Background information
- Born: Justine Elinor Frischmann 16 September 1969 (age 56) Twickenham, Greater London, England
- Genres: Alternative rock; Britpop;
- Occupations: Musician; painter;
- Instruments: Vocals; guitar;
- Years active: 1989–2002 (musician); 1999–present (painter, artist);
- Formerly of: Suede; Elastica;
- Spouse: Ian Faloona ​(m. 2008)​
- Partner(s): Brett Anderson (1988–1991) Damon Albarn (1991–1998)
- Website: justinefrischmann.net

= Justine Frischmann =

English musician (born 1969)

Justine Elinor Frischmann (born 16 September 1969) is an English artist and retired musician. After forming Suede, she co-founded the Britpop band Elastica before retiring from the music industry and pursuing a career as an artist.

==Early years==
Frischmann was born on 16 September 1969 in Twickenham, England, the daughter of Wilem Frischmann, a Hungarian Holocaust survivor who is the former chairman of the Pell Frischmann company of consulting engineers, and a Russian mother. Her parents are Jewish. She grew up in Twickenham, Greater London, and attended St Paul's Girls School, before studying at the Bartlett School of Architecture at University College London (UCL) from 1989 to 1993.

==Career==
===Music===

Frischmann began writing and studying music at age 11.
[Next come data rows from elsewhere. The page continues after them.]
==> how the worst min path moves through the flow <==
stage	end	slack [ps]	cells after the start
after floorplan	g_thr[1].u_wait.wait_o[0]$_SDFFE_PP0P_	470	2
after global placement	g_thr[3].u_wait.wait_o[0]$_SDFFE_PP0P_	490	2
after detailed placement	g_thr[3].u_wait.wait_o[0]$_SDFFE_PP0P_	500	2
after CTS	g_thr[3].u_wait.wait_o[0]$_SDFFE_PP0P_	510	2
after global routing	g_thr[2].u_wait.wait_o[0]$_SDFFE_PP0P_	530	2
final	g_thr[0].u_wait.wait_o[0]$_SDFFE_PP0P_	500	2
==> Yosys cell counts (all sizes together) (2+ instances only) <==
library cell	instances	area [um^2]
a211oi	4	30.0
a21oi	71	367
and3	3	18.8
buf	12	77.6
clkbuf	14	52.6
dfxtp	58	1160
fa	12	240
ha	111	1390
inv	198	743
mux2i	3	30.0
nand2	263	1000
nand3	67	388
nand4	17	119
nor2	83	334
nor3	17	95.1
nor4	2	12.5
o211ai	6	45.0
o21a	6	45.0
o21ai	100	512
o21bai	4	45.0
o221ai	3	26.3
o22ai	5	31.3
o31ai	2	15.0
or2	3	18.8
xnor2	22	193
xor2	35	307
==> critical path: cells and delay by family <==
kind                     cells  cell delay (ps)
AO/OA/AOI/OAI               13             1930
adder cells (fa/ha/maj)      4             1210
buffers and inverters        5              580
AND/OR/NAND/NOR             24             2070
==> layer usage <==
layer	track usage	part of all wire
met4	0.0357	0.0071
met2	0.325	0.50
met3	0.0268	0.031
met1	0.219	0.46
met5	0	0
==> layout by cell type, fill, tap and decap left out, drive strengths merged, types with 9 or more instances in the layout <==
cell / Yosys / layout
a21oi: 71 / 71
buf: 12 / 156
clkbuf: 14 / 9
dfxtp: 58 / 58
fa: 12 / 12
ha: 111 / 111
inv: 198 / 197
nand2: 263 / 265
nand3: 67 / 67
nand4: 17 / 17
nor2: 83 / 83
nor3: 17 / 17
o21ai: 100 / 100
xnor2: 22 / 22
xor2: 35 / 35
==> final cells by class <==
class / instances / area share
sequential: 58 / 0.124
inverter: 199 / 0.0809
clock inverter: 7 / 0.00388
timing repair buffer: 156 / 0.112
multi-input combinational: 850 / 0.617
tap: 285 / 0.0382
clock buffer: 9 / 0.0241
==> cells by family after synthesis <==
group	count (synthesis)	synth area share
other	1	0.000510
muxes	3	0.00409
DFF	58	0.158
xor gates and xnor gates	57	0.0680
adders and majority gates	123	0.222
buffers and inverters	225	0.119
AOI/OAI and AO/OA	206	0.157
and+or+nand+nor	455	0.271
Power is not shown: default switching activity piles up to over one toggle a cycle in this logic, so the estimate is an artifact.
==> config.mk <==
export PLATFORM = sky130hd
export DESIGN_NAME = cmdspc_mon
export DESIGN_NICKNAME = d
export VERILOG_FILES = /design/src/rtl/cmdspc_pkg.sv /design/src/rtl/cmdspc_dev_timer.sv /design/src/rtl/cmdspc_bank_trk.sv /design/src/rtl/cmdspc_err_latch.sv /design/src/rtl/cmdspc_mon.sv
export SDC_FILE = /design/constraint.sdc
export NUM_CORES = 1
export LEC_CHECK = 0
export BUFFER_PORTS_ARGS = -buffer_cell sky130_fd_sc_hd__buf_2
export CORE_MARGIN = 3
export CORE_UTILIZATION = 64
export CTS_CLUSTER_DIAMETER = 80
export DETAILED_ROUTE_END_ITERATION = 8
export PLACE_DENSITY = 0.83
export SYNTH_ARGS = -nofsm -noshare
export SYNTH_HDL_FRONTEND = slang
export SYNTH_SLANG_ARGS = --single-unit
==> constraint.sdc <==
create_clock -name clk -period 3.3 [get_ports clk]
set_input_delay 0.165 -clock clk [delete_from_list [all_inputs] [get_ports clk]]
set_output_delay 0.165 -clock clk [all_outputs]
set_load 0.01 [all_outputs]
She was a founding member of the band Suede with Brett Anderson, whom she met at UCL in 1988. She left the band in October 1991. In the 2018 documentary The Insatiable Ones, Anderson cites her as a highly significant influence on the band's first album.

Frischmann later founded and fronted her own band, Elastica. In 1994, Elastica were voted Best New Band by NME readers at the Brit awards. They were signed to Deceptive Records in the UK, and later with Geffen Records in Europe and the US. Their first album, Elastica, released in 1995, became the fastest-selling debut album in UK history. In 1995, Elastica were nominated for the Mercury Music Prize for Elastica. The album went on to sell over a million copies worldwide. In 2001, the band announced an amicable breakup, citing, in part, burnout from a grueling touring schedule.
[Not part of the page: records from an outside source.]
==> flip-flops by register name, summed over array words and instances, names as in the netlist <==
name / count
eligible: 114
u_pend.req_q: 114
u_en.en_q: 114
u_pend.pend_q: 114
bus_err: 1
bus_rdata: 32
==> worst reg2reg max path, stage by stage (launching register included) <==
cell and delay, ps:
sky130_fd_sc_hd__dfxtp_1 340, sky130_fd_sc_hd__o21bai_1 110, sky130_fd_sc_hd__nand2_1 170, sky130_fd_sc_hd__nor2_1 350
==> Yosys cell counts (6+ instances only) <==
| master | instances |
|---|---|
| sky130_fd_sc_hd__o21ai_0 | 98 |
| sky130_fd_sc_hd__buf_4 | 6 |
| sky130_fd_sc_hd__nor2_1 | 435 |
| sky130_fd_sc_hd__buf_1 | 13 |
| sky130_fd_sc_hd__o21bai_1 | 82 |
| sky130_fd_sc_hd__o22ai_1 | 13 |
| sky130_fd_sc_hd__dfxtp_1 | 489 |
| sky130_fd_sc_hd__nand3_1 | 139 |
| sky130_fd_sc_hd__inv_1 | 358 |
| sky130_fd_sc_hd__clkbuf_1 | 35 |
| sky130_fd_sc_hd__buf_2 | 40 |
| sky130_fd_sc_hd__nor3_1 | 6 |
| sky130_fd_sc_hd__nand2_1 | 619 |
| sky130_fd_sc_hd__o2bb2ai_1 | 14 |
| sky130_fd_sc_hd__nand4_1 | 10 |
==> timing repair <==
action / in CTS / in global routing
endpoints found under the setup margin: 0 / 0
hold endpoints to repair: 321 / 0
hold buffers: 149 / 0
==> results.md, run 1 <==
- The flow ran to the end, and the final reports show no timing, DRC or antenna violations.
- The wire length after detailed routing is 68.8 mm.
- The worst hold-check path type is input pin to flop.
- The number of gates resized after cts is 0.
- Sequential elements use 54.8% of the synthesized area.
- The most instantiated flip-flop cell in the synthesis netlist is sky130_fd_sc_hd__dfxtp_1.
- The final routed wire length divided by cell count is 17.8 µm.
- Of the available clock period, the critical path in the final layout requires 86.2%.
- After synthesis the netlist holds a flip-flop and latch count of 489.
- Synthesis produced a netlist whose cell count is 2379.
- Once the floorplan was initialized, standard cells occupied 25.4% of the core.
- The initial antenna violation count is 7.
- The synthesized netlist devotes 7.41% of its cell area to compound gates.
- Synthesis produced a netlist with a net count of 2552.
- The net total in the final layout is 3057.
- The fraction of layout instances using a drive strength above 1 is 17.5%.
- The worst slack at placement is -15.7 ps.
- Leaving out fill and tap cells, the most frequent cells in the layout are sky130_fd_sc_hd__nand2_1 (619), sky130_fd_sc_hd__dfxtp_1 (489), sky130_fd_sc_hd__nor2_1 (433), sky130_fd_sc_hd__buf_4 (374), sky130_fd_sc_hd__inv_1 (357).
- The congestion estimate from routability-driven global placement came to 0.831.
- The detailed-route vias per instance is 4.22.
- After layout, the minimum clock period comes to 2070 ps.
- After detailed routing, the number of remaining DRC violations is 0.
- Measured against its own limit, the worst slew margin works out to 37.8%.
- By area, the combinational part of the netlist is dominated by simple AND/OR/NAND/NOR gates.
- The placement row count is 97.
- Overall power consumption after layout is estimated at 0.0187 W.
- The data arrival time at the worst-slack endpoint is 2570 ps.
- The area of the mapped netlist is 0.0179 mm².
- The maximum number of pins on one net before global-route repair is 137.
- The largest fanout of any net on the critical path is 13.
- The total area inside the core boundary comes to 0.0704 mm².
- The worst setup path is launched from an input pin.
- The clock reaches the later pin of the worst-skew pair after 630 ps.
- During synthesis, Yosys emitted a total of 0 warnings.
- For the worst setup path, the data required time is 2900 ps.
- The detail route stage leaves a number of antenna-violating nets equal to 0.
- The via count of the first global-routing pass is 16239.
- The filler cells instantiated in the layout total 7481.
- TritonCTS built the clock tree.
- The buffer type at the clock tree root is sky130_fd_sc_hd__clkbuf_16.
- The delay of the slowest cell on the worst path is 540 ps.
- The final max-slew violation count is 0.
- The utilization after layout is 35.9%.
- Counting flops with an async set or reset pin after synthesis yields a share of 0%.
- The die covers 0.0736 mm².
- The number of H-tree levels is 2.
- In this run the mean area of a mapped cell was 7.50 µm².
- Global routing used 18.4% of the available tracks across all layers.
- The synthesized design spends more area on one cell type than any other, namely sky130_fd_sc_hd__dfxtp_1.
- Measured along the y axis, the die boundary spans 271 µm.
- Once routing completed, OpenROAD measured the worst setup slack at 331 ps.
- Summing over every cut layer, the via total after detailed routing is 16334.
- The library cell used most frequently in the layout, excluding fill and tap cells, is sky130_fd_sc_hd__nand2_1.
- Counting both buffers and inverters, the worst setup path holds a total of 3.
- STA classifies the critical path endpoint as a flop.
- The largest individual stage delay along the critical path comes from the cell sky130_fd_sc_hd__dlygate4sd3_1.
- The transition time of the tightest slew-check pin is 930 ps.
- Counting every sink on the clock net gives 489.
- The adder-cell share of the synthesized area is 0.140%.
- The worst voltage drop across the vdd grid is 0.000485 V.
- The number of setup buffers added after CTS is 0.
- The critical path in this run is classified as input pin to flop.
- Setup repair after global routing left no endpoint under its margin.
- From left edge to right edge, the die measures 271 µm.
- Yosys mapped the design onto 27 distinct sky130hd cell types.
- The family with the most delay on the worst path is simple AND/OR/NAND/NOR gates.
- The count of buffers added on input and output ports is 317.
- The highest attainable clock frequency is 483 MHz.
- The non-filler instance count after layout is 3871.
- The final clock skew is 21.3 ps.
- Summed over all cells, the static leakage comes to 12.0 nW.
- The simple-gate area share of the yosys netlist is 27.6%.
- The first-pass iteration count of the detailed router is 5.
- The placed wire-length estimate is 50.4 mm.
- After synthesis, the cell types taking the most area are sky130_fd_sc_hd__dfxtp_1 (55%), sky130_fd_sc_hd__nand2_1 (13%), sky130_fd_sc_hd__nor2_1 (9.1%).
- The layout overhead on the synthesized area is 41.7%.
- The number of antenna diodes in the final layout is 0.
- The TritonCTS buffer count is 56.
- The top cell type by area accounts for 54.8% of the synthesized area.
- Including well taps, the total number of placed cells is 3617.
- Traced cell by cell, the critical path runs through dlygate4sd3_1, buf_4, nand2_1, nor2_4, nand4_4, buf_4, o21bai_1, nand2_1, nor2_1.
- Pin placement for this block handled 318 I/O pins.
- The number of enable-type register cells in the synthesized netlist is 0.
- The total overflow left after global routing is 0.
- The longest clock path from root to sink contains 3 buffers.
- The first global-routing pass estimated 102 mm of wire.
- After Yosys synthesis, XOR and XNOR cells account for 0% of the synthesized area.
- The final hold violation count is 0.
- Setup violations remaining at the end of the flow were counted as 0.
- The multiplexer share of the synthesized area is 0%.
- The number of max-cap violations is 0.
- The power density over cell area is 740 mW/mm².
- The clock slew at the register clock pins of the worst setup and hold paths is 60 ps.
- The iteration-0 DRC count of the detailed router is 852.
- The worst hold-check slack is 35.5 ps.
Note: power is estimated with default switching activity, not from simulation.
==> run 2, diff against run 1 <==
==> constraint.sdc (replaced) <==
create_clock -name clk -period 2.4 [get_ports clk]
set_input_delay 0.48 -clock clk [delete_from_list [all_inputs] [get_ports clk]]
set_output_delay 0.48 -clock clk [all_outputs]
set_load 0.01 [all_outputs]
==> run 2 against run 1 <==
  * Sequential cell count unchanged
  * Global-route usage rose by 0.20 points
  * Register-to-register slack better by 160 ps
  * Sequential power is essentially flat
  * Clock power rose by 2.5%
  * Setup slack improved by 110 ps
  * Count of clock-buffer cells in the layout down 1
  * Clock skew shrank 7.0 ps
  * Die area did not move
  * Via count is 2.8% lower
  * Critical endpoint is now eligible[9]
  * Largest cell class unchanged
Frischmann spent the next few years developing artist M.I.A., whom she discovered. M.I.A. was Frischmann's friend and flatmate. Frischmann co-wrote and produced M.I.A.'s demos for her first album, Arular, most notably its 2003 single "Galang".

In 2017, Rough Trade Records released a remastered version of Elastica. In 2019, Rough Trade released a limited edition Elastica BBC sessions album on UK Record Store Day.

===Television===
In 2003, Frischmann co-presented a series called Dreamspaces for BBC Television about modern architecture. Also in 2003, she narrated the Channel 4 special The Madness of Prince Charming, which documented Adam Ant's career and struggle with mental illness. In 2004, she presented The South Bank Show and was a judge for the RIBA Stirling Prize for Architecture.

===Art===
In 2005, Frischmann moved to Boulder, Colorado, to enroll in a master's program in visual arts at Naropa University, a small, Buddhist-inspired liberal arts college, and "become a nobody". In 2012, her work was shortlisted for the UK's Marmite Prize for painting, and she has been included in The Amsterdam List of 1000 Living Painters.
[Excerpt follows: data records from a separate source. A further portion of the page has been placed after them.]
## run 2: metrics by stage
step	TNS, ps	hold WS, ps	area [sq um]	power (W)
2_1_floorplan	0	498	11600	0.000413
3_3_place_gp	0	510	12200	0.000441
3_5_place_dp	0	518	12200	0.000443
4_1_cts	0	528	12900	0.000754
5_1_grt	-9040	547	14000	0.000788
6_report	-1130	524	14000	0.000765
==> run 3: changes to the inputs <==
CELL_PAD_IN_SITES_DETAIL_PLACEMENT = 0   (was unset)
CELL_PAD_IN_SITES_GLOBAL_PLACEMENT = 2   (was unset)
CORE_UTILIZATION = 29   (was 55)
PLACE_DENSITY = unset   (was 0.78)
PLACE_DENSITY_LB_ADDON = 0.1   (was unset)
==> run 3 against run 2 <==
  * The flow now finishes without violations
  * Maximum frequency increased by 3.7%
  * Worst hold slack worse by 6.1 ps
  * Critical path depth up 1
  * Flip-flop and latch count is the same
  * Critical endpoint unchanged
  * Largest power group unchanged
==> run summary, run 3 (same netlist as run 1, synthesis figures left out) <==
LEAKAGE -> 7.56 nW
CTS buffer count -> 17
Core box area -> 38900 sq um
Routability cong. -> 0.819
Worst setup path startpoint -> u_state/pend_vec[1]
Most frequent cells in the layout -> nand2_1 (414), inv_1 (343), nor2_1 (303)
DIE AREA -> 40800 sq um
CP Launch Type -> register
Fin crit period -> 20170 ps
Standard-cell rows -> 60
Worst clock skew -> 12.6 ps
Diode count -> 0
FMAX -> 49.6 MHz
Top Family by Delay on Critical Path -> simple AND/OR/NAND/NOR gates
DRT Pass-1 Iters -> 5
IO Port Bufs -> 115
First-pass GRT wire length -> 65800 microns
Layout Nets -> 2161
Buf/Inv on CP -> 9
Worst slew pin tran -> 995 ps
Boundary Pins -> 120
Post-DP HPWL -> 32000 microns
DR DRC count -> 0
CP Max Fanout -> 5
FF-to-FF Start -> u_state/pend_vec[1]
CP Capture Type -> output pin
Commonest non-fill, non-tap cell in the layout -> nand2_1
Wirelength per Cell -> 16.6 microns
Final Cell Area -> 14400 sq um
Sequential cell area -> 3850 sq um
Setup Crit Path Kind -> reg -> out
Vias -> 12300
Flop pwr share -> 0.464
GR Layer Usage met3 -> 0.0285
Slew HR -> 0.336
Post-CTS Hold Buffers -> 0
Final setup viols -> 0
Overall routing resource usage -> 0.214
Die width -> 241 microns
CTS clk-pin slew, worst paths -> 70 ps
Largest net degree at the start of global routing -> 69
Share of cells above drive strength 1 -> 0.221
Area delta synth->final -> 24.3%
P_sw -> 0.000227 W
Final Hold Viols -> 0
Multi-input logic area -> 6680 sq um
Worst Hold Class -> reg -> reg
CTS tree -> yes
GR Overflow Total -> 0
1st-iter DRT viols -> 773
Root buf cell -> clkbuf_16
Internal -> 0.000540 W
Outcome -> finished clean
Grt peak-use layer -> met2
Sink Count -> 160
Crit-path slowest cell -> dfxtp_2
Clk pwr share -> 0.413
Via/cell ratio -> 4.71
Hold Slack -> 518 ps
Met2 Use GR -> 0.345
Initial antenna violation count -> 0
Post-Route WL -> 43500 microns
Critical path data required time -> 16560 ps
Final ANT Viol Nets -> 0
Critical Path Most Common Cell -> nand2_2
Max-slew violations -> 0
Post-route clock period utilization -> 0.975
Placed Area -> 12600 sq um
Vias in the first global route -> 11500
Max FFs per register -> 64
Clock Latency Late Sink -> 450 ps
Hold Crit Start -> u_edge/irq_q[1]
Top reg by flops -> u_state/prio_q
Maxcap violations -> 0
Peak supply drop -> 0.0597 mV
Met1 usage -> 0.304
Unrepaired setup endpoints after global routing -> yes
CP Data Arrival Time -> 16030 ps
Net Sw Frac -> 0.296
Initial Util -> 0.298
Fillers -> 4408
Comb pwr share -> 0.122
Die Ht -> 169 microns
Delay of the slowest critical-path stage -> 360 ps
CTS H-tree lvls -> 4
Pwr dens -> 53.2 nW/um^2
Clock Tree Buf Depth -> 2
In a 2012 interview, Frischmann said, "The themes and ideas I am working with are in direct relation to an ongoing personal narrative; the big questions are reflected in the choices I make in my art ... [including] my ever-evolving relationship with my spiritual faith. I think my approach and aesthetics reveal internal struggles and speak to my family origins and history."

In a 2016 interview with The Guardian regarding her art career, Frischmann stated, "I don't really have any desire to make music, to be honest."

==Personal life==
Frischmann dated her Suede bandmate Brett Anderson at the time they co-founded the group. She then dated Blur lead singer Damon Albarn from 1991 to 1998. Their breakup served as inspiration for Blur's 1999 singles "No Distance Left to Run" and "Tender".

In 2008, she married Ian Faloona, a professor of meteorology at the University of California, Davis. They live in the North Bay of the San Francisco Bay Area.